Conclude questa parte storico-introduttiva una riflessione un po' scontata sulla dialettica del particolare e del generale, che rinvia certamente a Hegel, anche se non lo si nomina. Mentre più originali e interessanti sono gli accenni a come il proprietario riesce a trasformare le necessità dei sottoposti in prestigio (anche qui si pensi ai futuri sviluppi nella società spettacolare); nonché alla nascita e funzione del mito come «unità fittizia» nella «dialettica del voler vivere e del suo contrario», come tentativo di «risolvere l'opposizione irriducibile tra il sacrificio mitico degli uni [i padroni] e la vita sacrificata degli altri» [p. 113].

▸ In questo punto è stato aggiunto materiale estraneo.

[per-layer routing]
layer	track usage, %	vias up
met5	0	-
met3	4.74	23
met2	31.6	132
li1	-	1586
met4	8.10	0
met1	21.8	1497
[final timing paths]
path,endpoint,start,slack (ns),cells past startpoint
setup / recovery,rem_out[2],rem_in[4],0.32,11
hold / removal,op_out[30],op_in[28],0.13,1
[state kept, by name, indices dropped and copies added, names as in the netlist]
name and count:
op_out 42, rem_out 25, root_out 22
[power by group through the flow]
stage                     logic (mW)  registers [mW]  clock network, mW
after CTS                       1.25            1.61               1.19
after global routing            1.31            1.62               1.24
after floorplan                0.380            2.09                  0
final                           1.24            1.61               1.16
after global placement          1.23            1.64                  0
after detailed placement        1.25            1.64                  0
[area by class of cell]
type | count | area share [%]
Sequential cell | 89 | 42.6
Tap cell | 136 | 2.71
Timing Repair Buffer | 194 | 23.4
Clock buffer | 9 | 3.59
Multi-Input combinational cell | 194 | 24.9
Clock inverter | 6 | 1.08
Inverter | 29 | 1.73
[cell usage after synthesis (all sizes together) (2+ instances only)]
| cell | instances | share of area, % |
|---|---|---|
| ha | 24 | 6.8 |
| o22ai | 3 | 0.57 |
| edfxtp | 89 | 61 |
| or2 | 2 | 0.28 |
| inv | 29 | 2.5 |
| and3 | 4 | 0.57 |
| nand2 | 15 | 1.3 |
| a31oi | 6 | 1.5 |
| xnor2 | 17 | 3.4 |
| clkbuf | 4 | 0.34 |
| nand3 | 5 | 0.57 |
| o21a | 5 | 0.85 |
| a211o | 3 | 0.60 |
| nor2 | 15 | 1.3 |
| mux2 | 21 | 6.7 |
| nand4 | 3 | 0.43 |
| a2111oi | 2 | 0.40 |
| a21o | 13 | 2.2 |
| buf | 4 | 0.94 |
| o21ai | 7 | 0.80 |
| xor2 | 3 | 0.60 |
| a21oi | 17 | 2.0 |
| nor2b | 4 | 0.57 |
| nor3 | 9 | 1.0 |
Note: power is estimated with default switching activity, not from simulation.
==> src/cpb_pkg.sv <==
// shared constants and stream field offsets for the contact point builder
`default_nettype none
package cpb_pkg;

	localparam int COORD_BITS_DEF = 21;
	localparam int ID_BITS_DEF = 16;

	// fixed field widths
	localparam int PT_W = 63;
	localparam int MARGIN_W = 20;
	localparam int ID_W = 16;
	localparam int MSUM_W = 21;
	localparam int DEPTH_W = 23;
	localparam int NORM_W = 16;
	localparam int Q_BITS = 15;

	// input tdata layout
	localparam int PA_LO = 0;
	localparam int PB_LO = PA_LO + PT_W;
	localparam int MA_LO = PB_LO + PT_W;
	localparam int MB_LO = MA_LO + MARGIN_W;
	localparam int IDA_LO = MB_LO + MARGIN_W;
	localparam int IDB_LO = IDA_LO + ID_W;
	localparam int V1_LO = IDB_LO + ID_W;
	localparam int V2_LO = V1_LO + PT_W;
	localparam int V3_LO = V2_LO + PT_W;
	localparam int S_TDATA_W = ((V3_LO + PT_W + 7) / 8) * 8;

	// input tuser layout
	localparam int U_OP = 0;
	localparam int U_FRIC = 1;
	localparam int S_TUSER_W = 2;

	// output tdata layout
	localparam int MID_LO = 0;
	localparam int NRM_LO = MID_LO + PT_W;
	localparam int DEP_LO = NRM_LO + 3 * NORM_W;
	localparam int MSUM_LO = DEP_LO + DEPTH_W;
	localparam int MST_LO = MSUM_LO + MSUM_W;
	localparam int SLV_LO = MST_LO + ID_W;
	localparam int M_TDATA_W = ((SLV_LO + ID_W + 7) / 8) * 8;

	// output tuser layout
	localparam int U_OUTSIDE = 0;
	localparam int U_FRIC_OUT = 1;
	localparam int M_TUSER_W = 2;

endpackage
`default_nettype wire

==> src/cpb_div_cell.sv <==
// one quotient bit of the three normal divisions
`default_nettype none
module cpb_div_cell #(
	parameter int RW = 22,
	parameter int QB = cpb_pkg::Q_BITS,
	parameter bit FIRST = 1'b0
) (
	input  wire logic                  clk,
	input  wire logic                  en,
	input  wire logic [RW-1:0]         dist_in,
	input  wire logic [2:0][RW:0]      rem_in,
	input  wire logic [2:0][QB-1:0]    q_in,
	output logic      [RW-1:0]         dist_out,
	output logic      [2:0][RW:0]      rem_out,
	output logic      [2:0][QB-1:0]    q_out
);

	logic [2:0][RW:0]   rem_w;
	logic [2:0][QB-1:0] q_w;

	always_comb begin
		for (int l = 0; l < 3; l++) begin
			logic [RW:0] r;
			logic        ge;
			// the leading bit sees the magnitude itself, later bits the doubled remainder
			r = FIRST ? rem_in[l] : {rem_in[l][RW-1:0], 1'b0};
			ge = r >= {1'b0, dist_in};
			rem_w[l] = ge ? r - {1'b0, dist_in} : r;
			q_w[l] = {q_in[l][QB-2:0], ge};
		end
	end

	always_ff @(posedge clk) begin
		if (en) begin
			dist_out <= dist_in;
			rem_out <= rem_w;
			q_out <= q_w;
		end
	end

endmodule
`default_nettype wire

==> config.mk <==
export PLATFORM = sky130hd
export DESIGN_NAME = cpb_div_cell
export DESIGN_NICKNAME = d
export VERILOG_FILES = /design/src/cpb_pkg.sv /design/src/cpb_div_cell.sv
export SDC_FILE = /design/constraint.sdc
export NUM_CORES = 1
export LEC_CHECK = 0
export BUFFER_PORTS_ARGS = -buffer_cell sky130_fd_sc_hd__buf_2
export CORE_ASPECT_RATIO = 1.25
export CORE_MARGIN = 1.5
export CORE_UTILIZATION = 40
export DETAILED_ROUTE_END_ITERATION = 10
export GPL_TIMING_DRIVEN = 0
export MAX_ROUTING_LAYER = met4
export PLACE_DENSITY = 0.65
export SYNTH_ARGS = -nofsm -noshare
export SYNTH_HDL_FRONTEND = slang
export SYNTH_SLANG_ARGS = --single-unit
==> constraint.sdc <==
create_clock -name clk -period 3.8 [get_ports clk]
set_input_delay 0.76 -clock clk [delete_from_list [all_inputs] [get_ports clk]]
set_output_delay 0.76 -clock clk [all_outputs]
set_load 0.01 [all_outputs]
==> flow_metrics.tcl, run 1 <==
set metrics [dict create \
    post-dp-hpwl_um 20100 \
    crit_fanout 9 \
    vias_per_cell 5.30 \
    worst_hold_path_type "primary input to flop" \
    cts_sinks 136 \
    drv_cap 0 \
    hold_start "q_in[2]" \
    n_fill_cell 1945 \
    die_area_mm2 0.0219 \
    ant_nets 0 \
    cts_tree "done" \
    critPathMaxStageDelay_ns 0.55 \
    cts_made_buffers 17 \
    start_util_pct 40.6 \
    crit_path_end_kind "flop" \
    routed-via-count 7236 \
    drtPass1Iterations 6 \
    finalHoldViolCount 0 \
    tightest_slew_ns 0.721 \
    cp.required_ns 3.97 \
    grt_pass1_vias 7203 \
    synth_nets 995 \
    overflow 0 \
    antenna_found_initial 4 \
    h-tree-depth 4 \
    tns_ns 0 \
    yosys_most_used_dff "edfxtp_1" \
    final_area_mm2 0.0107 \
    finalCriticalPeriod_ns 3.48 \
    rows 59 \
    syn_inst 788 \
    synth_seq_cells 136 \
    synth_edf_count 136 \
    seqPwrFrac_pct 39.4 \
    p_int_mw 3.41 \
    syn_area_mm2 0.00839 \
    grt_setup_unrepaired "false" \
    drc_errors 0 \
    ir_worst_vdd_uv 324 \
    grt_pass1_wl_um 38200 \
    io_pins 274 \
    swShare_pct 30.2 \
    final_cell_mix "275 x buf_2, 136 x edfxtp_1, 90 x o21ai_0" \
    area_growth_pct 27.9 \
    status "complete, no violations" \
    grt_usage_pct 23.8 \
    numPortBuffers 267 \
    setup.worst_path.class "primary input to flop" \
    routed_wirelength_um 25300 \
    clockBufferDepth 2 \
    relSlewSlack_pct 51.6 \
    cts_hold_buf 0 \
    startpoint_type "primary input" \
    core_mm2 0.0207 \
    power_density_mw_per_mm2 455 \
    finalSetupViolCount 0 \
    routedWlPerCell_um 18.5 \
    p_switching_mw 1.47 \
    leakage_nw 4.67 \
    cts_resized 0 \
    ys_types 65 \
    die_x_um 133 \
    startpoint "dist_in[0]" \
    finalMaxSlewViolations 0 \
    combPwrFrac_pct 24.7 \
    grt_max_degree 73 \
    worstPathArrival_ns 3.65 \
    final_common_cell "buf_2" \
    timing.final.crit_share_pct 91.5 \
    drive_above_1_share_pct 30.1 \
    dpl-instance-area_mm2 0.0101 \
    async_reset_ff_share_pct 0 \
    first_iter_violations 341 \
    yosysWarningCount 0 \
    yosysSeqAreaShare_pct 48.7 \
    regArea_mm2 0.00408 \
    p_clk_share_pct 35.9 \
    avgSynthCellArea_um2 10.7 \
    die_h_um 165 \
    cpMaxStageDelayCell "fa_1" \
    multiInputGateArea_mm2 0.00404 \
    cts_root_buffer "clkbuf_16" \
    place_congestion 0.884 \
    final_nets 1282 \
    path_cells "buf_2, inv_1, fa_1, a211oi_1, o211ai_1, a31o_2, a21oi_2, o21ai_0, a31oi_1, mux2_2" \
    cts.clk_slew.worst_paths_ns 0.06 \
    post_cts_buffers 0 \
    max_freq_mhz 288 \
]
## through the flow
| step | util (%) | cells | hold WS (ns) | power [mW] | setup WS, ns |
|---|---|---|---|---|---|
| 2_1_floorplan | - | 788 | 0.859 | 2.68 | 0.484 |
| 3_3_place_gp | 48.7 | 1329 | 0.936 | 3.15 | -0.267 |
| 3_5_place_dp | 48.9 | 1330 | 0.938 | 3.15 | -0.262 |
| 4_1_cts | 51.9 | 1361 | 0.499 | 4.92 | 0.157 |
| 5_1_grt | 51.9 | 1365 | 0.498 | 5.12 | 0.105 |
| 6_report | 51.9 | 1365 | 0.507 | 4.88 | 0.322 |
## logic make-up (layout without fill, tap and decap cells)
group                    after synthesis  in the layout  share of synthesized area (%)
adder cells (fa/ha/maj)               69             69                           10.6
AND/OR/NAND/NOR                      191            191                           10.9
flip-flops                           136            136                           48.7
multiplexers                          11             11                           1.42
other                                  0              4                              0
AO/OA/AOI/OAI                        264            264                           19.8
XOR/XNOR                              52             52                           5.43
buffers and inverters                 65            364                           3.22
## path summary, 6_finish.rpt
check                 cells past startpoint  slack [ns]     endpoint
worst min-delay path                      1        0.51     q_out[3]
worst max-delay path                     10        0.32  rem_out[22]
## power by group through the flow
stage | sequential (mW) | combinational, mW | clock [mW]
after floorplan | 2.05 | 0.624 | 0
after global placement | 1.96 | 1.19 | 0
after detailed placement | 1.96 | 1.20 | 0
after CTS | 1.93 | 1.21 | 1.79
after global routing | 1.94 | 1.33 | 1.84
final | 1.92 | 1.21 | 1.75
## Yosys cell counts (3+ instances only)
library cell,instances,area [um2]
a2111oi_0,3,26.3
a211o_1,5,43.8
a211oi_1,11,82.6
a21o_1,31,233
a21oi_1,59,295
a31o_2,3,26.3
a31oi_1,7,43.8
and3_1,4,25.0
and4_1,3,26.3
buf_2,9,45.0
buf_4,4,30.0
clkbuf_1,11,41.3
edfxtp_1,136,4080
fa_1,3,60.1
ha_1,66,826
inv_1,40,150
mux2_2,6,67.6
mux2i_1,4,40.0
nand2_1,81,304
nand2b_1,9,56.3
nand3_1,10,50.1
nand4_1,10,62.6
nor2_1,40,150
nor2b_1,8,50.1
nor3_1,7,35.0
nor4_1,5,31.3
o211ai_1,10,75.1
o21a_1,4,30.0
o21ai_0,90,450
o21bai_1,7,52.6
o22ai_1,3,18.8
o31ai_1,5,37.5
o41ai_1,4,35.0
xnor2_1,28,245
xor2_1,24,210
## routing by layer
metal	global-route usage (%)	part of all wire (%)	up-vias
li1	-	-	3565
met1	25.4	40	3378
met2	43.9	51	263
met3	5.28	7.1	30
met4	7.74	2.1	0
met5	-	0	-
## worst max-delay path, delay by kind of cell
| kind | cells | cell delay (ns) |
|---|---|---|
| fa+ha+maj | 1 | 0.55 |
| mux | 1 | 0.36 |
| compound gates | 6 | 1.60 |
| buf+inv | 2 | 0.38 |
## state kept, by name (all words and copies together), names as in the netlist
| name | count |
|---|---|
| dist_out | 22 |
| q_out | 45 |
| rem_out | 69 |
## final cells by class
class,count,share of cell area (%)
sequential,136,38.1
buffer,24,1.08
clock buffer,17,3.96
timing repair buffer,268,12.8
clock inverter,14,1.75
inverter,41,1.43
tap,274,3.19
antenna,4,0.0933
multi-input combinational,587,37.7
No activity file was read; power rests on OpenSTA's default activity.
==> inputs of run 2 (changes only) <==
GPL_TIMING_DRIVEN = unset   (was 0)
SKIP_CTS_REPAIR_TIMING = 1   (was unset)
==> flow_metrics.tcl, run 2 (synthesis gave the netlist of run 1 again) <==
set metrics [dict create \
    status "complete, no violations" \
    crit_path_end "rem_out[41]" \
    h-tree-depth 4 \
    p_clk_share_pct 33.0 \
    crit_path_end_kind "flop" \
    clockBufferDepth 2 \
    top_regs "rem_out x69, q_out x45, dist_out x22" \
    setup.worst_path.class "primary input to flop" \
    start_util_pct 40.6 \
    cpMaxStageDelayCell "a221oi_4" \
    cts_sinks 136 \
    total_power_mw 4.81 \
    cts_made_buffers 17 \
    rows 59 \
    cp.buffers_inverters 3 \
    die_x_um 133 \
    placedCellCount 1401 \
    startpoint "dist_in[1]" \
    seqPwrFrac_pct 39.9 \
    regArea_mm2 0.00408 \
    cts_root_buffer "clkbuf_16" \
    routedWlPerCell_um 17.4 \
    cts.clk_slew.worst_paths_ns 0.07 \
    swShare_pct 31.2 \
    p_int_mw 3.31 \
    cp.depth 11 \
    vias_per_cell 5.17 \
    grt_pass1_wl_um 37100 \
    power_density_mw_per_mm2 427 \
    overflow 0 \
    first_iter_violations 395 \
    drc_errors 0 \
    tns_ns 0 \
    grt_pass1_vias 7168 \
    n_fill_cell 1886 \
    max_freq_mhz 279 \
    cts_tree "done" \
    worstPathArrival_ns 3.76 \
    timing.final.crit_share_pct 94.2 \
    path_cells "buf_2, inv_1, ha_1, nor2b_1, o31ai_1, a21oi_1, a221o_1, a221oi_4, buf_4, nor2_1, a32o_1" \
    crit_fanout 26 \
    regMostFlops "rem_out" \
    final_nets 1353 \
    final_common_cell "buf_2" \
    p_switching_mw 1.50 \
    ir_worst_vdd_uv 287 \
    place_congestion 0.871 \
    relSlewSlack_pct 29.8 \
    tightest_slew_ns 1.05 \
    largest_reg_flops 69 \
    die_h_um 165 \
    finalHoldViolCount 0 \
    multiInputGateArea_mm2 0.00405 \
    routed_wirelength_um 24900 \
    leakage_nw 5.02 \
    antenna_found_initial 2 \
    combPwrFrac_pct 27.1 \
    grt_max_degree 59 \
    critPathMaxStageDelay_ns 0.89 \
    post-dp-hpwl_um 20100 \
    worst_hold_slack_ns 0.501 \
    drv_cap 0 \
    routed-via-count 7419 \
    final_cell_mix "266 x buf_2, 136 x edfxtp_1, 95 x buf_4" \
    numPortBuffers 267 \
    cp_top_family "compound AO/OA/AOI/OAI gates" \
    drive_above_1_share_pct 35.3 \
    drtPass1Iterations 4 \
    cp.required_ns 3.97 \
    worst_hold_path_type "primary input to flop" \
    fin_ws_ns 0.219 \
    die_area_mm2 0.0219 \
    place_ws_ns -0.219 \
    finalCriticalPeriod_ns 3.58 \
    hold_start "q_in[32]" \
    grt_setup_unrepaired "false" \
    io_pins 274 \
    ant_nets 0 \
    finalMaxSlewViolations 0 \
    area_growth_pct 34.2 \
    core_mm2 0.0207 \
    fin_cells 1435 \
    startpoint_type "primary input" \
    grt_usage_pct 23.2 \
    finalSetupViolCount 0 \
]
## run 2: stage by stage
step                      instance area, um2  utilization [%]
after floorplan                         8390                -
after global placement                 10700             51.8
after detailed placement               10700             51.8
after CTS                              11300             54.5
after global routing                   11300             54.5
final                                  11300             54.5
## run 2: worst min path at each step
stage / end / cells after the start
floorplan: dist_out[0] / 0
global placement: q_out[19] / 1
detailed placement: q_out[33] / 1
CTS: q_out[19] / 1
global route: q_out[9] / 1
finish: q_out[33] / 1
## run 2: power by group through the flow
| stage | Sequential (mW) | Clock, mW | Combinational, mW |
|---|---|---|---|
| after floorplan | 2.05 | 0 | 0.624 |
| after global placement | 1.95 | 0 | 1.29 |
| after detailed placement | 1.95 | 0 | 1.30 |
| after CTS | 1.92 | 1.63 | 1.30 |
| after global routing | 1.94 | 1.68 | 1.43 |
| final | 1.92 | 1.59 | 1.30 |
## run 2: final cells by class
| cell class | instances | share of cell area (%) |
|---|---|---|
| Timing Repair Buffer | 363 | 18.4 |
| Antenna cell | 2 | 0.0444 |
| Clock buffer | 17 | 3.78 |
| Multi-Input combinational cell | 587 | 35.9 |
| Clock inverter | 15 | 1.20 |
| Inverter | 41 | 1.37 |
| Sequential cell | 136 | 36.2 |
| Tap cell | 274 | 3.04 |
## run 2: layer usage
layer | vias up | part of all wire, % | global-route usage, %
met3 | 32 | 6.5 | 5.40
met4 | 0 | 2.0 | 8.04
met5 | - | 0 | -
met2 | 249 | 51 | 41.3
met1 | 3429 | 41 | 25.5
li1 | 3709 | - | -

L'impossibilità di disambiguare il linguaggio attraverso strumenti correnti (che non siano quindi straordinari, come per es. la poesia [è citato Mallarmé] o la libertà delirante di cui parlerà in seguito) consente al mito di inglobare e assimilare tutto. Attraverso il controllo del linguaggio esso impone la propria struttura interpretativa, e anzi ne promuove la drammatizzazione. Mentre attraverso la ricompensa, che ricompone la dialettica del sacrificio, il mito crea i «nuovi martiri canonizzati democraticamente», tra i quali vengono inclusi per primi gli operai premiati, gli specialisti e i manager: pilastri indefettibili del capitalismo burocratico e guardiani di base rispetto al processo d'organizzazione della parvenza e della sua trasformazione in alienazione.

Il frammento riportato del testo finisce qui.